Objective: Insulin resistance is now recognized as an important factor in the development of pulmonary hypertension (PH). Increased activation of RhoA/Rho-kinase (ROCK) inhibits the protective actions of endothelial nitric oxide (NO) synthase (eNOS) signaling in diabetes and PH. Glucagon like peptide-1 (GLP-1) agonists were shown to reverse these pathological changes. We investigated how liraglutide (GLP-1 agonist) and fasudil (ROCK inhibitor) treatments affect the progression of pulmonary and right ventricle (RV) dysfunction in PH rats with insulin resistance.

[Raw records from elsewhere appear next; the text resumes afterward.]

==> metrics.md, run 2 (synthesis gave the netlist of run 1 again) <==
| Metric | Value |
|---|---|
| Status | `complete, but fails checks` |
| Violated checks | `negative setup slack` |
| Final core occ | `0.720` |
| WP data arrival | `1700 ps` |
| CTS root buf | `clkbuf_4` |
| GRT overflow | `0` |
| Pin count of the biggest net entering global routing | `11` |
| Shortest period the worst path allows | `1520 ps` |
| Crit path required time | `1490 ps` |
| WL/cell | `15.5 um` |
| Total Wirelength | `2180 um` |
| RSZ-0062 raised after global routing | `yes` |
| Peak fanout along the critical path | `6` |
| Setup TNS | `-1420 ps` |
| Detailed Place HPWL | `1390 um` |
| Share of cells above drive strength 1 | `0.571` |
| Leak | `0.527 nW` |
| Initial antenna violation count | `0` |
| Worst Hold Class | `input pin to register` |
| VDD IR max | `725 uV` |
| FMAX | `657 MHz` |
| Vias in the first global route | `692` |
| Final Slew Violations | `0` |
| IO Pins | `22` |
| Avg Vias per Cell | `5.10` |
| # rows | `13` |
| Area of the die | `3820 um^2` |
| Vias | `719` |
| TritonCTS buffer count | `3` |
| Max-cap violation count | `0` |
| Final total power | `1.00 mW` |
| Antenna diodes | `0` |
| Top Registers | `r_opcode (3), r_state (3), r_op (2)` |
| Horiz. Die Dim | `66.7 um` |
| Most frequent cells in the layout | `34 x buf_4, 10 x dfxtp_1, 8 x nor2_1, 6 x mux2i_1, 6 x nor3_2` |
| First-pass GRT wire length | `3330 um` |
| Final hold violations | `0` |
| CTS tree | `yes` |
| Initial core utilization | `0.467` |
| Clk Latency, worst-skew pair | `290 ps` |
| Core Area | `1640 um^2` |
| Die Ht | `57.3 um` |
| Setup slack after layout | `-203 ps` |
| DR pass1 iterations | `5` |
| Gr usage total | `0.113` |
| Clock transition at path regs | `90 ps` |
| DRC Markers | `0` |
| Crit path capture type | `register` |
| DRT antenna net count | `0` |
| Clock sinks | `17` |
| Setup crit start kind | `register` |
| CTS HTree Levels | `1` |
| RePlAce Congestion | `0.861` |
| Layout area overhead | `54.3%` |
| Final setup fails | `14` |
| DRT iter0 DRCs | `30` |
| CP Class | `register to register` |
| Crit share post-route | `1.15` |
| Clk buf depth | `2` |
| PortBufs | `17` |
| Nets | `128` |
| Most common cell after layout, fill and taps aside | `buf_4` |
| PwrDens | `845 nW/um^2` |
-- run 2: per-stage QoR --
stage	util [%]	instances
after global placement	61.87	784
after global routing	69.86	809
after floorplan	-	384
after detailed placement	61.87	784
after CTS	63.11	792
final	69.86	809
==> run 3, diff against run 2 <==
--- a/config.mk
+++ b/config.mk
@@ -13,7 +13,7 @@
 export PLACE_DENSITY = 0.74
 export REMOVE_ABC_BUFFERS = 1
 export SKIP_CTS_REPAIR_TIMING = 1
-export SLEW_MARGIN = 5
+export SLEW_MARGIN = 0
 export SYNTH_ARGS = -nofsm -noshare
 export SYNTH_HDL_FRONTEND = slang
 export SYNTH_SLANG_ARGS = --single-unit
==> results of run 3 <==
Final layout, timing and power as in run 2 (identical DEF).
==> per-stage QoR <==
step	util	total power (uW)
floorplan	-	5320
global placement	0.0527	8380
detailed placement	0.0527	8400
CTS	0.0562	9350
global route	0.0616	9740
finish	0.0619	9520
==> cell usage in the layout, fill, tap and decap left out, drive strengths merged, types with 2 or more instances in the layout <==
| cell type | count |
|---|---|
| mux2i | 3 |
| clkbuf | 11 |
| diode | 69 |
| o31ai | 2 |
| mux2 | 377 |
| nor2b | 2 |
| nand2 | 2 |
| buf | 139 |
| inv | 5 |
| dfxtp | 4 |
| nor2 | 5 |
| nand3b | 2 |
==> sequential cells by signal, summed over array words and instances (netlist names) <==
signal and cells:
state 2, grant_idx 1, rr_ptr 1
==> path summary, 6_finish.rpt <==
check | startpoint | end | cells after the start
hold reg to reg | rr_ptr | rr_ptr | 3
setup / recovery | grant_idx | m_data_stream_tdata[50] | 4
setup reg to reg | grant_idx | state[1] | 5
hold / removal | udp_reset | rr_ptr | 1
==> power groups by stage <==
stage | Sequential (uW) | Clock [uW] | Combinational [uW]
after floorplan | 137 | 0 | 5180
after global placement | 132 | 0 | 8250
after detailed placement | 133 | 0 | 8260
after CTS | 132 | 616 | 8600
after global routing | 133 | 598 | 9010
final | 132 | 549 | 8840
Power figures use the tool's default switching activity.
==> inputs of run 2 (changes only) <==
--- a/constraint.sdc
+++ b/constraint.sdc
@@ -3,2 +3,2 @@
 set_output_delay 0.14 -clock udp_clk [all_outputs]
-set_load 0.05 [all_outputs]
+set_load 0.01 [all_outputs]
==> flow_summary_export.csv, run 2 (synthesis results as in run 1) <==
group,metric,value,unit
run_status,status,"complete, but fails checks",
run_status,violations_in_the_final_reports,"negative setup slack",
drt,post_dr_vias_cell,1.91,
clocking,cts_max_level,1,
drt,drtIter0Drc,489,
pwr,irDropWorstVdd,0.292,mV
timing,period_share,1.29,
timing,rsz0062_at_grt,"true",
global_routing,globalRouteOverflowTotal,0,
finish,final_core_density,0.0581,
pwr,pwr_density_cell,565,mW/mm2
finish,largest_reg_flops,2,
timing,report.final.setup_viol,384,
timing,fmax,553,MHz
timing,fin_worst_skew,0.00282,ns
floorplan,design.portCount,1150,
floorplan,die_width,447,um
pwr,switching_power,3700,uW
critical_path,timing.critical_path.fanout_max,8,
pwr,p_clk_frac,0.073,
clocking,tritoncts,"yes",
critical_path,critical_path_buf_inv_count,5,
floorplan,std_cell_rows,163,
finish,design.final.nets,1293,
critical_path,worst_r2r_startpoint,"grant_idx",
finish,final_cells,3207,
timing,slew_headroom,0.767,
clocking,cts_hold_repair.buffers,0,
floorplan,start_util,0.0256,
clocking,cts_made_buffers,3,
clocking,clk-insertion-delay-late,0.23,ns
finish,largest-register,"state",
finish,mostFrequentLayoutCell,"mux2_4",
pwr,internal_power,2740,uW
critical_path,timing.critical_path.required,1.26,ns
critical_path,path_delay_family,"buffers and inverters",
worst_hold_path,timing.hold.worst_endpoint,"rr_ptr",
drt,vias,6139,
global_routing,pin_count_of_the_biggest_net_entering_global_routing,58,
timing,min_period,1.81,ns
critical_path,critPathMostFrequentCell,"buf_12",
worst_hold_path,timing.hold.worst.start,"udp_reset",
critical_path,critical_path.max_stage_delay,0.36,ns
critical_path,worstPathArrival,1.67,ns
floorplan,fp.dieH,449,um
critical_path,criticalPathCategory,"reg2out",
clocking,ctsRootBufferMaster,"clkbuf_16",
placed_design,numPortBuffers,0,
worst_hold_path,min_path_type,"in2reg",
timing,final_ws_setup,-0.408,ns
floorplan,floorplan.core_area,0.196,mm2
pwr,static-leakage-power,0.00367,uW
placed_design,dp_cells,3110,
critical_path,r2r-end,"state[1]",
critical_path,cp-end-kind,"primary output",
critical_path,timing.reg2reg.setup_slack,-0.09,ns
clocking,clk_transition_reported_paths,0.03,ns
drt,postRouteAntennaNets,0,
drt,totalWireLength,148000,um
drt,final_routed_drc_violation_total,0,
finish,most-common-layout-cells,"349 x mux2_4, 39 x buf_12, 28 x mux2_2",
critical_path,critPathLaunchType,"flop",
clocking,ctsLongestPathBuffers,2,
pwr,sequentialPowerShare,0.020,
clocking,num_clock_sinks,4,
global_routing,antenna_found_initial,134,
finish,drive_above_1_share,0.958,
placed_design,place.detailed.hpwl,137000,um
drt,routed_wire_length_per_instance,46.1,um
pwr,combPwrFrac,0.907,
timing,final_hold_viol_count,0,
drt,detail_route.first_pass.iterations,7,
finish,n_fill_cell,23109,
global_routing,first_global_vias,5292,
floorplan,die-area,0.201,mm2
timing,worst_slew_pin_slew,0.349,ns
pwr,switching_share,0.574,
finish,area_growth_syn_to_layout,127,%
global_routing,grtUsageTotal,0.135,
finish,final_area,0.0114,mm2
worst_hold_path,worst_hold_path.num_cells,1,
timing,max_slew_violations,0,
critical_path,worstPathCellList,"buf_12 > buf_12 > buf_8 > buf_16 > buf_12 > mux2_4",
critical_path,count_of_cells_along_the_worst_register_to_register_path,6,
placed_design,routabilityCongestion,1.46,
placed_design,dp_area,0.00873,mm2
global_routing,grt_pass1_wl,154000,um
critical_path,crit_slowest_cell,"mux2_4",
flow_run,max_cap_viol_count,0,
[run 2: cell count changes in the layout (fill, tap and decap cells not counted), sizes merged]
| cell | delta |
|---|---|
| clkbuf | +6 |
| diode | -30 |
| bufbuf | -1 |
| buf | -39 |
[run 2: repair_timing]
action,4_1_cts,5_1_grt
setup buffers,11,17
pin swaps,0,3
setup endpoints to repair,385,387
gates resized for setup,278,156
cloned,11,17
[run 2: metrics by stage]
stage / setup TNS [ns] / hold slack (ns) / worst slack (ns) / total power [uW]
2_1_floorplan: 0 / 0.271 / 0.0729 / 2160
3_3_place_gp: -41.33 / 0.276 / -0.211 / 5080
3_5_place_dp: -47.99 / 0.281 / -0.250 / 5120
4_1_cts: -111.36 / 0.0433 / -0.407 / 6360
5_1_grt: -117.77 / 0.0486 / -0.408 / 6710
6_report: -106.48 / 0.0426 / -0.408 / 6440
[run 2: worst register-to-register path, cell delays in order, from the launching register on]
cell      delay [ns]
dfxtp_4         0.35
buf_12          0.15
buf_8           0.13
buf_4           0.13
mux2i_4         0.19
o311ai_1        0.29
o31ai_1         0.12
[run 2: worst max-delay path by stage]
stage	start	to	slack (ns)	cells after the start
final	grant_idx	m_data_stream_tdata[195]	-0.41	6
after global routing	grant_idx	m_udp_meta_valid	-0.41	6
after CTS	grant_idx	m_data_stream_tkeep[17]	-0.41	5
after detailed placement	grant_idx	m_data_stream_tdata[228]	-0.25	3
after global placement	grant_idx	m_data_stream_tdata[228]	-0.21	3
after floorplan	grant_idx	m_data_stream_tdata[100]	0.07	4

Design and method: SU5416 (20 mg/kg) was administered to male Wistar and prediabetic Goto-Kakizaki (GK) rats followed by 3 weeks of chronic hypoxia (SuHx) or normoxia exposure. Osmotic pumps delivered a continuous infusion of liraglutide (1 mg/kg/d) or fasudil (100 mg/kg/d) for the final 3 weeks in some SuHx rats. Synchrotron microangiography of the left lung was performed in vivo. Results: During chronic hypoxia 30% mortality occurred due to RV failure associated with thrombosis in GK rats. Systolic RV pressure was 74 mm Hg and 128 mm Hg in GK and Wistar SuHx rats respectively. Prediabetes exacerbated pulmonary arteriole-artery rarefaction (two-fold occlusion increase) and pulmonary vasoconstriction, with acetylcholine (ACh)-mediated constriction at 3 weeks and loss of NO donor mediated dilation at 6 weeks SuHx. Wistar SuHx maintained ACh-mediated dilation in resistance vessels despite pronounced overall vasoconstriction of all branching orders. Neither strain differed in ROCK1/2 protein expression. Notably, liraglutide and fasudil improved pulmonary vasodilation, but only liraglutide halted vascular remodeling. Fasudil increased phosphorylation of eNOS at Ser1177 in the RV of GK SuHx. Liraglutide reduced RV systolic pressure and Fulton indices, while fasudil elevated RV pressure to 104 mm Hg in the GK SuHx. Conclusions: Reduced NO bioavailability contributes to exacerbated pulmonary arterial rarefaction and depressed RV contractility associated with prediabetes in SuHx rats. GLP-1 agonist treatment did not ameliorate endothelin-1/ROCK- mediated suppression of eNOS phosphorylation in the RV as observed with fasudil. While liraglutide intervention prevented pulmonary microvessel occlusion, inhibition of both ROCK1/2 isoforms with fasudil increased occlusion formation suggesting that ROCK1 might act to inhibit pulmonary microvessel muscularization.